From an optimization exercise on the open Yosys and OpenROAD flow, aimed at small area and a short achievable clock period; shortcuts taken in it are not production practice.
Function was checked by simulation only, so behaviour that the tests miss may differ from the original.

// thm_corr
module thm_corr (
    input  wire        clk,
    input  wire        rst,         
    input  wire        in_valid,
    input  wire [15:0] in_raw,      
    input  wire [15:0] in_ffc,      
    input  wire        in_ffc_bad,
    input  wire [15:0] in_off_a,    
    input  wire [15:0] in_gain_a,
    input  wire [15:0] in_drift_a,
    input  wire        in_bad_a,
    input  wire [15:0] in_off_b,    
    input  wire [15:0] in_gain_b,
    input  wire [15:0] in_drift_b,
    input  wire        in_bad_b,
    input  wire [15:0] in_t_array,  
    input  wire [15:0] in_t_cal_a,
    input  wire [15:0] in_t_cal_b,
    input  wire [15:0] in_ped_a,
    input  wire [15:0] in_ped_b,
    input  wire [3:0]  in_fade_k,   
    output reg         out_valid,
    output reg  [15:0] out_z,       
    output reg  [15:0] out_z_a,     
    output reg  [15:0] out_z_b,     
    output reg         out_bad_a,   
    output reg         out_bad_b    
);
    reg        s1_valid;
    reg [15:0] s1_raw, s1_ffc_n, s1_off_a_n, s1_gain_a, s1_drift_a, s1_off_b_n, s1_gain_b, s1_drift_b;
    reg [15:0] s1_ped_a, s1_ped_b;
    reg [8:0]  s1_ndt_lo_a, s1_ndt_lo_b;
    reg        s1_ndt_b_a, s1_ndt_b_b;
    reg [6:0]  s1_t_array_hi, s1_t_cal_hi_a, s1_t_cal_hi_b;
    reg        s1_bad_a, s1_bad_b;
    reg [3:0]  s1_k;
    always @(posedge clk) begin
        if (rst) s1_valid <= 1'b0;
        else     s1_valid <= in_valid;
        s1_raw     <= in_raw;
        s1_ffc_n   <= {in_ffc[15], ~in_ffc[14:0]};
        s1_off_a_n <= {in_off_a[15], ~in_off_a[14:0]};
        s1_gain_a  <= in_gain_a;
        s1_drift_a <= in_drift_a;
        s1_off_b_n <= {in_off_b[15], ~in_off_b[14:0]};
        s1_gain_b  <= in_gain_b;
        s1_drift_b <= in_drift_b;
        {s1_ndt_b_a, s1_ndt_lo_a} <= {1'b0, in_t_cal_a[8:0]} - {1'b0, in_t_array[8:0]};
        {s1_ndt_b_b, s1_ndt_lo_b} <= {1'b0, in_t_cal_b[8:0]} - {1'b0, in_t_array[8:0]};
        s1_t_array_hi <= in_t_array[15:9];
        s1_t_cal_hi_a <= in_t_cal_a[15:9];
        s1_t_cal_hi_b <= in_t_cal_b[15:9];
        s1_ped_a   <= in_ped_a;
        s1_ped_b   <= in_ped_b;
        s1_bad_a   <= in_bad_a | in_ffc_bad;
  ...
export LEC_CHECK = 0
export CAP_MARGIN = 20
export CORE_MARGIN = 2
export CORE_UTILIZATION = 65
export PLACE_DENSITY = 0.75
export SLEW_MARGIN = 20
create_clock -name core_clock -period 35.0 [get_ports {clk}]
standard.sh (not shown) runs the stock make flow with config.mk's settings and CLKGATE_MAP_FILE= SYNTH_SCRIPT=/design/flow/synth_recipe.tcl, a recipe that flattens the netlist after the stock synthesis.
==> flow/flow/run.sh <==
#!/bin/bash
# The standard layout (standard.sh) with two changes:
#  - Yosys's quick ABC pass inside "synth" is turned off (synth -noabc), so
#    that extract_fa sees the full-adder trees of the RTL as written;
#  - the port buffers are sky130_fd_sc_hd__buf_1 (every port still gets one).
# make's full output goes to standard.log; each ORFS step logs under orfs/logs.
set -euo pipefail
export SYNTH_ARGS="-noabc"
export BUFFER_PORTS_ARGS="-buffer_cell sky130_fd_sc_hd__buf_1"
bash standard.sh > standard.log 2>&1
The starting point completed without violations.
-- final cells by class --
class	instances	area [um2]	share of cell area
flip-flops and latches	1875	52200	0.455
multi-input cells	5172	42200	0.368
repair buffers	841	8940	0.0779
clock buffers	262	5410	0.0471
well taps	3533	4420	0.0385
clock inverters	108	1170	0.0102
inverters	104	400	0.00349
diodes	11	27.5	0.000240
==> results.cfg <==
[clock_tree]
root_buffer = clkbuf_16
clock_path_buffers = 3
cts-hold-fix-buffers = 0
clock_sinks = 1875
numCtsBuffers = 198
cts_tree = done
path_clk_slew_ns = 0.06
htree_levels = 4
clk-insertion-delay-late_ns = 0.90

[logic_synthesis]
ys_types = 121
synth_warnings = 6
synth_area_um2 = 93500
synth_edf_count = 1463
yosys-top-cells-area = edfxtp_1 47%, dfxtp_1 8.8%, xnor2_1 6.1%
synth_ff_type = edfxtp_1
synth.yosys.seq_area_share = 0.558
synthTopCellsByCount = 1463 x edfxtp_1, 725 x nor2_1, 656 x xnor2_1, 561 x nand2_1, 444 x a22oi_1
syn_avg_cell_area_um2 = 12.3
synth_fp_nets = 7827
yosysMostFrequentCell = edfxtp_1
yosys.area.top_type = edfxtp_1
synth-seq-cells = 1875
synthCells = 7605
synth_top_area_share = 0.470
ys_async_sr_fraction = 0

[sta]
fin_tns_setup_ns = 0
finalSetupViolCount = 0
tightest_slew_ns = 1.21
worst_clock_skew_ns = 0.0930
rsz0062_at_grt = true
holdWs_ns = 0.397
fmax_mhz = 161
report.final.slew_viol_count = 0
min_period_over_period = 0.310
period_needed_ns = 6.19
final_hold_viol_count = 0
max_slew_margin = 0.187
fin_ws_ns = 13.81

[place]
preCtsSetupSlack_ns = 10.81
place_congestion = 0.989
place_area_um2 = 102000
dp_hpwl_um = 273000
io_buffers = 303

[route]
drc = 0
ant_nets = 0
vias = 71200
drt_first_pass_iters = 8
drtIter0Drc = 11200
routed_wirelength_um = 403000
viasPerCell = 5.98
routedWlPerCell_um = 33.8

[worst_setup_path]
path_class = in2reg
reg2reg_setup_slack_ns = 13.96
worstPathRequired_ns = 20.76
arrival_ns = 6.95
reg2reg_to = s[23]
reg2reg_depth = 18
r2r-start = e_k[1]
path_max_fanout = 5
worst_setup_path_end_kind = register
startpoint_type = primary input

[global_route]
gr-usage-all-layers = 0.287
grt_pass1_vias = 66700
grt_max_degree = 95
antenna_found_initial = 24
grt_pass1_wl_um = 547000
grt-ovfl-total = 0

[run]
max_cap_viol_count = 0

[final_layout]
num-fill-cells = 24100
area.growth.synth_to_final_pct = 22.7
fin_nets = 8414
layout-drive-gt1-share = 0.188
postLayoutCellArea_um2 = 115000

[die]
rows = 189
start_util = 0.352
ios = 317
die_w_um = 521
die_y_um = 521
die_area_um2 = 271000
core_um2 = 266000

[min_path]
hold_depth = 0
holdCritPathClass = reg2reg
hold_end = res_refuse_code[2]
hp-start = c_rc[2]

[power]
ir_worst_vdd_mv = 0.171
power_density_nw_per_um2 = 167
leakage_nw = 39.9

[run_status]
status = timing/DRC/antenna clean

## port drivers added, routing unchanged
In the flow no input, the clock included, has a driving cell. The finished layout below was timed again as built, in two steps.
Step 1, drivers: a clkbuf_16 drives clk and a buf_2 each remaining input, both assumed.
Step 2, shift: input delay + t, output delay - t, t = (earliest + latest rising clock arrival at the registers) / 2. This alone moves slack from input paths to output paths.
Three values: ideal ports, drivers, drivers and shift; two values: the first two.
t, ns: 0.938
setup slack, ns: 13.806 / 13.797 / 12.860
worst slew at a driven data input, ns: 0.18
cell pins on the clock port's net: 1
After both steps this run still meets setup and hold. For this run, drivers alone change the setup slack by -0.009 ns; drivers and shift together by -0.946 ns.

## Work to complete
Among the records above, repeat exactly the line with "die_y_um = 521", the line with "Step 1, drivers: a", and every line in between, and only those.

## Result
die_y_um = 521
die_area_um2 = 271000
core_um2 = 266000

[min_path]
hold_depth = 0
holdCritPathClass = reg2reg
hold_end = res_refuse_code[2]
hp-start = c_rc[2]

[power]
ir_worst_vdd_mv = 0.171
power_density_nw_per_um2 = 167
leakage_nw = 39.9

[run_status]
status = timing/DRC/antenna clean

## port drivers added, routing unchanged
In the flow no input, the clock included, has a driving cell. The finished layout below was timed again as built, in two steps.
Step 1, drivers: a clkbuf_16 drives clk and a buf_2 each remaining input, both assumed.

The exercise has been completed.